A customer frequently encountered the following error: "PXF server error: This feature is disabled. Please refer to dfs.client.block.write.replace-datanode-on-failure.enable when running specific PXF jobs."
UTC,"username","dbname",p46594,th1531054208,"10.x.x.x","58996",2024-09-04 16:47:40 UTC,0,con219152,cmd17,seg-1,,dx1118568,,sx1,"ERROR","P0001","Error during transaction
Error Code : 08000
Message : PXF server error : This feature is disabled. Please refer to dfs.client.block.write.replace-datanode-on-failure.enable configuration property. (seg99 10.x.x.x:40003 pid=311859)
Detail :
Hint : Check the PXF logs located in the '/usr/local/pxf-gp6/logs' directory on host 'localhost' or 'set client_min_messages=LOG' for additional details.

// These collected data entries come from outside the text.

===== src/rtl/core/ifp_pkg.sv =====
// Package for the IPv4 fragment planner: word types, microcode control word,
// step and status codes, and the header checksum fold.
// No dependencies; every other file in rtl/core uses it.
`default_nettype none

package ifp_pkg;

  localparam int unsigned STEP_W = 2;
  typedef logic [STEP_W-1:0] step_t;

  localparam step_t STEP_IDLE  = 2'd0;
  localparam step_t STEP_TEST  = 2'd1;
  localparam step_t STEP_CHUNK = 2'd2;
  localparam step_t STEP_EMIT  = 2'd3;

  localparam logic [15:0] MTU_FLOOR = 16'd1280;
  localparam logic [15:0] MTU_RESET = 16'd1500;

  localparam int unsigned RSV_BIT = 15;
  localparam int unsigned DF_BIT  = 14;
  localparam int unsigned MF_BIT  = 13;
  localparam int unsigned OFF_W   = 13;

  localparam logic [1:0] STATUS_FRAG  = 2'd0;
  localparam logic [1:0] STATUS_DF    = 2'd1;
  localparam logic [1:0] STATUS_EMPTY = 2'd2;

  typedef enum logic [1:0] {
    OP_LOAD  = 2'd0,
    OP_INIT  = 2'd1,
    OP_CHUNK = 2'd2,
    OP_EMIT  = 2'd3
  } op_t;

  typedef enum logic [2:0] {
    C_NEVER    = 3'd0,
    C_NO_INPUT = 3'd1,
    C_OUT_FULL = 3'd2,
    C_SPECIAL  = 3'd3,
    C_NOT_LAST = 3'd4
  } cond_t;

  typedef struct packed {
    op_t   op;
    cond_t wait_sel;
    cond_t br_sel;
    step_t target;
  } ctrl_word_t;

  typedef struct packed {
    logic in_valid;
    logic out_full;
    logic special;
    logic last;
  } flags_t;

  typedef struct packed {
    logic [5:0]  header_len;
    logic [15:0] total_len;
    logic [15:0] offset_flags;
    logic [15:0] partial_sum;
  } in_word_t;

  typedef struct packed {
    logic [1:0]  status;
    logic [15:0] frag_offset_flags;
    logic [15:0] frag_total_len;
    logic [15:0] frag_checksum;
    logic [15:0] data_start;
    logic [15:0] data_len;
    logic        last;
  } out_word_t;

  function automatic logic [15:0] csum_fold(input logic [15:0] a, input logic [15:0] b,
                                            input logic [15:0] c);
    logic [17:0] s;
    logic [16:0] t;
    logic [16:0] u;
    s = {2'b00, a} + {2'b00, b} + {2'b00, c};
    t = {1'b0, s[15:0]} + {15'd0, s[17:16]};
    u = {1'b0, t[15:0]} + {16'd0, t[16]};
    return ~u[15:0];
  endfunction

endpackage

`default_nettype wire


===== src/rtl/core/ifp_ucode_rom.sv =====
// Microcode store of the fragment planner: one control word per step.
// Depends on ifp_pkg.
`default_nettype none

module ifp_ucode_rom (
  input  wire ifp_pkg::step_t      step,
  output ifp_pkg::ctrl_word_t      ctrl
);

  always_comb begin
    case (step)
      ifp_pkg::STEP_IDLE: begin
        ctrl = '{op: ifp_pkg::OP_LOAD, wait_sel: ifp_pkg::C_NO_INPUT,
                 br_sel: ifp_pkg::C_NEVER, target: ifp_pkg::STEP_IDLE};
      end
      ifp_pkg::STEP_TEST: begin
        ctrl = '{op: ifp_pkg::OP_INIT, wait_sel: ifp_pkg::C_NEVER,
                 br_sel: ifp_pkg::C_SPECIAL, target: ifp_pkg::STEP_EMIT};
      end
      ifp_pkg::STEP_CHUNK: begin
        ctrl = '{op: ifp_pkg::OP_CHUNK, wait_sel: ifp_pkg::C_NEVER,
                 br_sel: ifp_pkg::C_NEVER, target: ifp_pkg::STEP_IDLE};
      end
      ifp_pkg::STEP_EMIT: begin
        ctrl = '{op: ifp_pkg::OP_EMIT, wait_sel: ifp_pkg::C_OUT_FULL,
                 br_sel: ifp_pkg::C_NOT_LAST, target: ifp_pkg::STEP_CHUNK};
      end
      default: begin
        ctrl = '{op: ifp_pkg::OP_LOAD, wait_sel: ifp_pkg::C_NO_INPUT,
                 br_sel: ifp_pkg::C_NEVER, target: ifp_pkg::STEP_IDLE};
      end
    endcase
  end

endmodule

`default_nettype wire


===== src/rtl/core/ifp_sequencer.sv =====
// Step counter of the fragment planner: holds, branches or advances by the
// control word and the datapath flags.
// Depends on ifp_pkg.
`default_nettype none

module ifp_sequencer (
  input  wire                      clk,
  input  wire                      rst,
  input  wire ifp_pkg::ctrl_word_t ctrl,
  input  wire ifp_pkg::flags_t     flags,
  output ifp_pkg::step_t           step
);

  ifp_pkg::step_t step_next;
  logic           wait_hit;
  logic           br_hit;

  function automatic logic cond_hit(input ifp_pkg::cond_t c, input ifp_pkg::flags_t f);
    logic r;
    case (c)
      ifp_pkg::C_NEVER:    r = 1'b0;
      ifp_pkg::C_NO_INPUT: r = !f.in_valid;
      ifp_pkg::C_OUT_FULL: r = f.out_full;
      ifp_pkg::C_SPECIAL:  r = f.special;
      ifp_pkg::C_NOT_LAST: r = !f.last;
      default:             r = 1'b0;
    endcase
    return r;
  endfunction

  always_comb begin
    wait_hit = cond_hit(ctrl.wait_sel, flags);
    br_hit   = cond_hit(ctrl.br_sel, flags);
    if (wait_hit) begin
      step_next = step;
    end else if (br_hit) begin
      step_next = ctrl.target;
    end else begin
      step_next = step + ifp_pkg::step_t'(1);
    end
  end

  always_ff @(posedge clk) begin
    if (rst) begin
      step <= ifp_pkg::STEP_IDLE;
    end else begin
      step <= step_next;
    end
  end

endmodule

`default_nettype wire


===== src/rtl/core/ifp_datapath.sv =====
// Datapath of the fragment planner: MTU register, datagram registers,
// chunk arithmetic, checksum and the output register.
// Depends on ifp_pkg.
`default_nettype none

module ifp_datapath (
  input  wire                      clk,
  input  wire                      rst,
  input  wire ifp_pkg::ctrl_word_t ctrl,
  output ifp_pkg::flags_t          flags,
  input  wire                      in_valid,
  output logic                     in_ready,
  input  wire ifp_pkg::in_word_t   in_data,
  output logic                     out_valid,
  input  wire                      out_ready,
  output ifp_pkg::out_word_t       out_data,
  input  wire                      cfg_valid,
  input  wire [15:0]               cfg_data
);

  logic [15:0] mtu;
  logic [5:0]  hlen;
  logic [15:0] tlen;
  logic [15:0] ofw;
  logic [15:0] psum;

  logic [15:0] maxd;
  logic [15:0] bytes_left;
  logic [15:0] byte_cursor;
  logic [ifp_pkg::OFF_W-1:0] offset;
  logic [1:0]  status;

  logic [15:0] frag_word;
  logic [15:0] frag_len;
  logic [15:0] frag_start;
  logic [15:0] frag_dlen;
  logic        frag_last;

  logic        in_fire;
  logic        emit_fire;
  logic        out_full;
  logic        special;
  logic [15:0] hlen_ext;
  logic [15:0] link;
  logic [15:0] dlen;
  logic        is_last;
  logic [15:0] csum;

  assign in_ready  = (ctrl.op == ifp_pkg::OP_LOAD);
  assign in_fire   = in_ready && in_valid;
  assign out_full  = out_valid && !out_ready;
  assign emit_fire = (ctrl.op == ifp_pkg::OP_EMIT) && !out_full;

  assign hlen_ext = {10'd0, hlen};
  assign special  = ofw[ifp_pkg::DF_BIT] || (tlen <= hlen_ext);
  assign link     = (mtu < ifp_pkg::MTU_FLOOR) ? ifp_pkg::MTU_FLOOR : mtu;
  assign dlen     = (bytes_left < maxd) ? bytes_left : {maxd[15:3], 3'b000};
  assign is_last  = (dlen >= bytes_left);
  assign csum     = (status == ifp_pkg::STATUS_FRAG) ?
                    ifp_pkg::csum_fold(psum, frag_len, frag_word) : 16'd0;

  assign flags = '{in_valid: in_valid, out_full: out_full, special: special,
                   last: frag_last};

  always_ff @(posedge clk) begin
    if (rst) begin
      mtu <= ifp_pkg::MTU_RESET;
    end else if (cfg_valid) begin
      mtu <= cfg_data;
    end
  end

  always_ff @(posedge clk) begin
    if (in_fire) begin
      hlen <= in_data.header_len;
      tlen <= in_data.total_len;
      ofw  <= in_data.offset_flags;
      psum <= in_data.partial_sum;
    end
  end

  always_ff @(posedge clk) begin
    case (ctrl.op)
      ifp_pkg::OP_INIT: begin
        maxd        <= link - hlen_ext;
        bytes_left  <= tlen - hlen_ext;
        byte_cursor <= hlen_ext;
        offset      <= ofw[ifp_pkg::OFF_W-1:0];
        if (ofw[ifp_pkg::DF_BIT]) begin
          status <= ifp_pkg::STATUS_DF;
        end else if (special) begin
          status <= ifp_pkg::STATUS_EMPTY;
        end else begin
          status <= ifp_pkg::STATUS_FRAG;
        end
        if (special) begin
          frag_word  <= '0;
          frag_len   <= '0;
          frag_start <= '0;
          frag_dlen  <= '0;
          frag_last  <= 1'b1;
        end
      end
      ifp_pkg::OP_CHUNK: begin
        frag_word   <= {ofw[ifp_pkg::RSV_BIT], 1'b0, (is_last ? ofw[ifp_pkg::MF_BIT] : 1'b1),
                        offset};
        frag_len    <= dlen + hlen_ext;
        frag_start  <= byte_cursor;
        frag_dlen   <= dlen;
        frag_last   <= is_last;
        bytes_left  <= bytes_left - dlen;
        byte_cursor <= byte_cursor + dlen;
        offset      <= offset + dlen[15:3];
      end
      default: begin
      end
    endcase
  end

  always_ff @(posedge clk) begin
    if (rst) begin
      out_valid <= 1'b0;
    end else if (emit_fire) begin
      out_valid <= 1'b1;
    end else if (out_ready) begin
      out_valid <= 1'b0;
    end
  end

  always_ff @(posedge clk) begin
    if (emit_fire) begin
      out_data <= '{status: status, frag_offset_flags: frag_word, frag_total_len: frag_len,
                    frag_checksum: csum, data_start: frag_start, data_len: frag_dlen,
                    last: frag_last};
    end
  end

`ifndef SYNTHESIS
  a_reset_empty: assert property (@(posedge clk) rst |=> !out_valid)
    else $error("output word valid right after reset");
  a_error_last: assert property (@(posedge clk) disable iff (rst)
    (out_valid && out_data.status != ifp_pkg::STATUS_FRAG) |-> out_data.last)
    else $error("error word not marked last");
  a_mid_aligned: assert property (@(posedge clk) disable iff (rst)
    (out_valid && !out_data.last) |->
    (out_data.data_len[2:0] == 3'b000 && out_data.frag_offset_flags[ifp_pkg::MF_BIT]))
    else $error("inner fragment not 8-byte aligned or missing more-fragments");
  a_fits_link: assert property (@(posedge clk) disable iff (rst)
    (out_valid && out_data.status == ifp_pkg::STATUS_FRAG) |->
    (out_data.frag_total_len <= link))
    else $error("fragment longer than the link MTU");
`endif

endmodule

`default_nettype wire


===== src/rtl/core/ipv4_fragment_planner_core.sv =====
// Top level of the IPv4 fragment planner: microcode store, step counter
// and datapath. Depends on ifp_pkg, ifp_ucode_rom, ifp_sequencer, ifp_datapath.
//
//   channel   signals                          direction   word
//   in        in_valid / in_ready / in_data    to block    one datagram description
//   out       out_valid / out_ready / out_data from block  one fragment or error result
//   cfg       cfg_valid / cfg_ready / cfg_data to block    new MTU value
//
// A datagram of N fragments runs the idle and test steps, then the chunk and emit
// steps alternating in the sequencer, one pair per fragment.
// A don't-fragment or empty datagram runs the idle, test and emit steps for its single result.
// Reset is synchronous; it sets the MTU to 1500 and returns to the idle step.
// A stalled output holds the emit step; the next input word is taken while
// the last result of the previous datagram still waits in the output register.
`default_nettype none

module ipv4_fragment_planner_core (
  input  wire                     clk,
  input  wire                     rst,
  input  wire                     in_valid,
  output logic                    in_ready,
  input  wire ifp_pkg::in_word_t  in_data,
  output logic                    out_valid,
  input  wire                     out_ready,
  output ifp_pkg::out_word_t      out_data,
  input  wire                     cfg_valid,
  output logic                    cfg_ready,
  input  wire [15:0]              cfg_data
);

  ifp_pkg::step_t      step;
  ifp_pkg::ctrl_word_t ctrl;
  ifp_pkg::flags_t     flags;

  assign cfg_ready = 1'b1;

  ifp_ucode_rom u_rom (
    .step (step),
    .ctrl (ctrl)
  );

  ifp_sequencer u_seq (
    .clk   (clk),
    .rst   (rst),
    .ctrl  (ctrl),
    .flags (flags),
    .step  (step)
  );

  ifp_datapath u_dp (
    .clk       (clk),
    .rst       (rst),
    .ctrl      (ctrl),
    .flags     (flags),
    .in_valid  (in_valid),
    .in_ready  (in_ready),
    .in_data   (in_data),
    .out_valid (out_valid),
    .out_ready (out_ready),
    .out_data  (out_data),
    .cfg_valid (cfg_valid && cfg_ready),
    .cfg_data  (cfg_data)
  );

endmodule

`default_nettype wire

Context : SQL statement ""insert into sch01.pxf_tbl01_ext (col01,col02,col03) select col01,col02,col03 from sch01.tbl_02""
PL/pgSQL function sch02.function01(text,text,boolean) line 67 at EXECUTE statement",,,,,,"select sch02.function02('val01', 'val02', true); --DAG:details01 TASK:hdfs_attribute_client.postgres",0,,"pl_exec.c",3072,
Prod:
GPDB: 6.25.1 and above versions
PXF: 6.10.2 and above versions
The issue can potentially occur for some key reasons:
1. If the HDFS client (such as PXF) attempts to write data but the feature to automatically replace failed DataNodes in the write pipeline (dfs.client.block.write.replace-datanode-on-failure.enable) is disabled, then any DataNode failure during writing will cause the entire write operation to fail instead of recovering by selecting a new healthy DataNode.

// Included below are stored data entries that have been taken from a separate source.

## src/design/isrt_pkg.sv

```systemverilog
// Package for the insertion sorter: shared data type and the
// command/status structs between controller and datapath. No dependencies.
package isrt_pkg;

  localparam int unsigned DataW = 32;

  typedef logic signed [DataW-1:0] data_t;

  typedef struct packed {
    logic insert;
    logic pop;
  } isrt_cmd_t;

  typedef struct packed {
    logic last;
  } isrt_stat_t;

endpackage

```

## src/design/isrt_ctrl.sv

```systemverilog
// Controller for the insertion sorter: collect/emit state machine.
// Depends on isrt_pkg.
module isrt_ctrl import isrt_pkg::*; (
  input  logic       clk_i,
  input  logic       rst_ni,
  input  logic       in_valid_i,
  input  logic       set_end_i,
  input  logic       out_ready_i,
  input  isrt_stat_t stat_i,
  output logic       in_ready_o,
  output logic       out_valid_o,
  output isrt_cmd_t  cmd_o
);

  typedef enum logic {
    StCollect,
    StEmit
  } state_e;

  state_e state_q;
  logic   in_ready_q;
  logic   out_valid_q;
  logic   in_beat;
  logic   out_beat;

  assign in_beat  = in_valid_i & in_ready_q;
  assign out_beat = out_valid_q & out_ready_i;

  always_ff @(posedge clk_i or negedge rst_ni) begin
    if (!rst_ni) begin
      state_q     <= StCollect;
      in_ready_q  <= 1'b1;
      out_valid_q <= 1'b0;
    end else begin
      case (state_q)
        StCollect: begin
          if (in_beat && set_end_i) begin
            state_q     <= StEmit;
            in_ready_q  <= 1'b0;
            out_valid_q <= 1'b1;
          end
        end
        StEmit: begin
          if (out_beat && stat_i.last) begin
            state_q     <= StCollect;
            in_ready_q  <= 1'b1;
            out_valid_q <= 1'b0;
          end
        end
        default: begin
          state_q     <= StCollect;
          in_ready_q  <= 1'b1;
          out_valid_q <= 1'b0;
        end
      endcase
    end
  end

  assign in_ready_o   = in_ready_q;
  assign out_valid_o  = out_valid_q;
  assign cmd_o.insert = in_beat;
  assign cmd_o.pop    = out_beat;

endmodule

```

## src/design/isrt_dpath.sv

```systemverilog
// Datapath for the insertion sorter: row of compare cells holding the set
// in ascending order, count and drop flag. Depends on isrt_pkg.
module isrt_dpath import isrt_pkg::*; #(
  parameter int unsigned MAX_ITEMS = 16
) (
  input  logic       clk_i,
  input  logic       rst_ni,
  input  isrt_cmd_t  cmd_i,
  input  data_t      sample_value_i,
  output isrt_stat_t stat_o,
  output data_t      sorted_value_o,
  output logic       run_end_o,
  output logic       overflowed_o
);

  localparam int unsigned CntW = $clog2(MAX_ITEMS + 1);

  data_t          store_q [MAX_ITEMS];
  data_t          store_d [MAX_ITEMS];
  logic [CntW-1:0] count_q, count_d;
  logic           drop_q, drop_d;
  logic [MAX_ITEMS-1:0] gt;
  logic           full;

  assign full = (count_q == CntW'(MAX_ITEMS));

  for (genvar k = 0; k < MAX_ITEMS; k++) begin : g_cell
    assign gt[k] = (CntW'(k) < count_q) && (store_q[k] > sample_value_i);

    always_comb begin
      store_d[k] = store_q[k];
      if (cmd_i.pop) begin
        if (k < MAX_ITEMS - 1) begin
          store_d[k] = store_q[(k < MAX_ITEMS - 1) ? k + 1 : k];
        end
      end else if (cmd_i.insert && !full) begin
        if (k > 0 && gt[(k > 0) ? k - 1 : 0]) begin
          store_d[k] = store_q[(k > 0) ? k - 1 : 0];
        end else if (gt[k] || CntW'(k) == count_q) begin
          store_d[k] = sample_value_i;
        end
      end
    end

    always_ff @(posedge clk_i) begin
      store_q[k] <= store_d[k];
    end
  end

  always_comb begin
    count_d = count_q;
    drop_d  = drop_q;
    if (cmd_i.pop) begin
      count_d = count_q - CntW'(1);
      if (stat_o.last) begin
        drop_d = 1'b0;
      end
    end else if (cmd_i.insert) begin
      if (full) begin
        drop_d = 1'b1;
      end else begin
        count_d = count_q + CntW'(1);
      end
    end
  end

  always_ff @(posedge clk_i or negedge rst_ni) begin
    if (!rst_ni) begin
      count_q <= '0;
      drop_q  <= 1'b0;
    end else begin
      count_q <= count_d;
      drop_q  <= drop_d;
    end
  end

  assign stat_o.last    = (count_q == CntW'(1));
  assign sorted_value_o = store_q[0];
  assign run_end_o      = stat_o.last;
  assign overflowed_o   = drop_q;

endmodule

```

## src/design/insertion_sorter.sv

```systemverilog
// Insertion sorter for sets of signed 32-bit values, stable ascending.
// Built from isrt_ctrl and isrt_dpath; depends on isrt_pkg.
//
// Input channel: one value per beat on sample_value_i; set_end_i marks the
// last value of a set. Each beat is inserted by a row of compare cells, so a
// set is collected at one value per cycle.
// Output channel: after the set_end beat the set leaves head first, one
// value per cycle while out_ready_i is high; run_end_o marks the largest
// value and overflowed_o is high on every beat of a set that lost values
// because more than MAX_ITEMS arrived.
// The first result is valid the cycle after the set_end beat.
// A set keeps at most MAX_ITEMS values; input is not accepted while a set is
// being emitted and is ready again the cycle after the run_end beat.
// A receiver stall holds the current result and freezes the cell row.
// Reset empties the set and clears the overflow flag; input is ready.
module insertion_sorter import isrt_pkg::*; #(
  parameter int unsigned MAX_ITEMS = 16
) (
  input  logic  clk_i,
  input  logic  rst_ni,
  input  logic  in_valid_i,
  output logic  in_ready_o,
  input  data_t sample_value_i,
  input  logic  set_end_i,
  output logic  out_valid_o,
  input  logic  out_ready_i,
  output data_t sorted_value_o,
  output logic  run_end_o,
  output logic  overflowed_o
);

  isrt_cmd_t  cmd;
  isrt_stat_t stat;

  isrt_ctrl u_ctrl (
    .clk_i      (clk_i),
    .rst_ni     (rst_ni),
    .in_valid_i (in_valid_i),
    .set_end_i  (set_end_i),
    .out_ready_i(out_ready_i),
    .stat_i     (stat),
    .in_ready_o (in_ready_o),
    .out_valid_o(out_valid_o),
    .cmd_o      (cmd)
  );

  isrt_dpath #(
    .MAX_ITEMS(MAX_ITEMS)
  ) u_dpath (
    .clk_i         (clk_i),
    .rst_ni        (rst_ni),
    .cmd_i         (cmd),
    .sample_value_i(sample_value_i),
    .stat_o        (stat),
    .sorted_value_o(sorted_value_o),
    .run_end_o     (run_end_o),
    .overflowed_o  (overflowed_o)
  );

endmodule

```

2. The problem may also arise during periods of high cluster workload or network instability, where the communication between PXF hosts and the HDFS cluster is prone to timeouts, packet loss, or connection failures. These conditions increase the risk of DataNode failures or disconnections, which, when combined with the pipeline replacement feature being disabled or misconfigured, lead to elevated rates of client-side write errors
To reduce the incidents of this error, set the following properties in $PXF_HOME/servers/XXX/hdfs-site.xml
<property>
<name>dfs.client.block.write.replace-datanode-on-failure.min-replication</name>
<value>2</value>
</property>
<property>
<name>dfs.client.block.write.replace-datanode-on-failure.best-effort</name>
<value>true</value>
</property>
<property>
<name>dfs.client.block.write.replace-datanode-on-failure.enable</name>
<value>true</value>
</property>
<property>
<name>dfs.client.block.write.replace-datanode-on-failure.policy</name>
<value>ALWAYS</value>
</property>
The above settings ensure that the HDFS client will attempt to automatically replace any failed DataNodes in the write pipeline, allowing writes to continue whenever possible. This configuration provides higher resilience against DataNode failures and transient network issues, which significantly reduces the likelihood of encountering pipeline failure errors in Greenplum PXF.